Activity:
When a line in the records includes the string "hold", it goes into the tally; report that tally alone.

== Extracted records ==

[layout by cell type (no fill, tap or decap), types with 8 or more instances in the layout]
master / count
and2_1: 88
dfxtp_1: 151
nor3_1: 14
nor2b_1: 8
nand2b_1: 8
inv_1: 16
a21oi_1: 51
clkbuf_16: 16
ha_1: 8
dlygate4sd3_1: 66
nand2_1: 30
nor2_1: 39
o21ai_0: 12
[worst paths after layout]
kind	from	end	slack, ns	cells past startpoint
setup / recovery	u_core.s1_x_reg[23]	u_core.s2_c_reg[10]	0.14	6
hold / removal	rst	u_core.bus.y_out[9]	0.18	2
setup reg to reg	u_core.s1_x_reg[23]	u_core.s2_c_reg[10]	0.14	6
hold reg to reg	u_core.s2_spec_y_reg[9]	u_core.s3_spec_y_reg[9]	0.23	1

===

Task solution:
2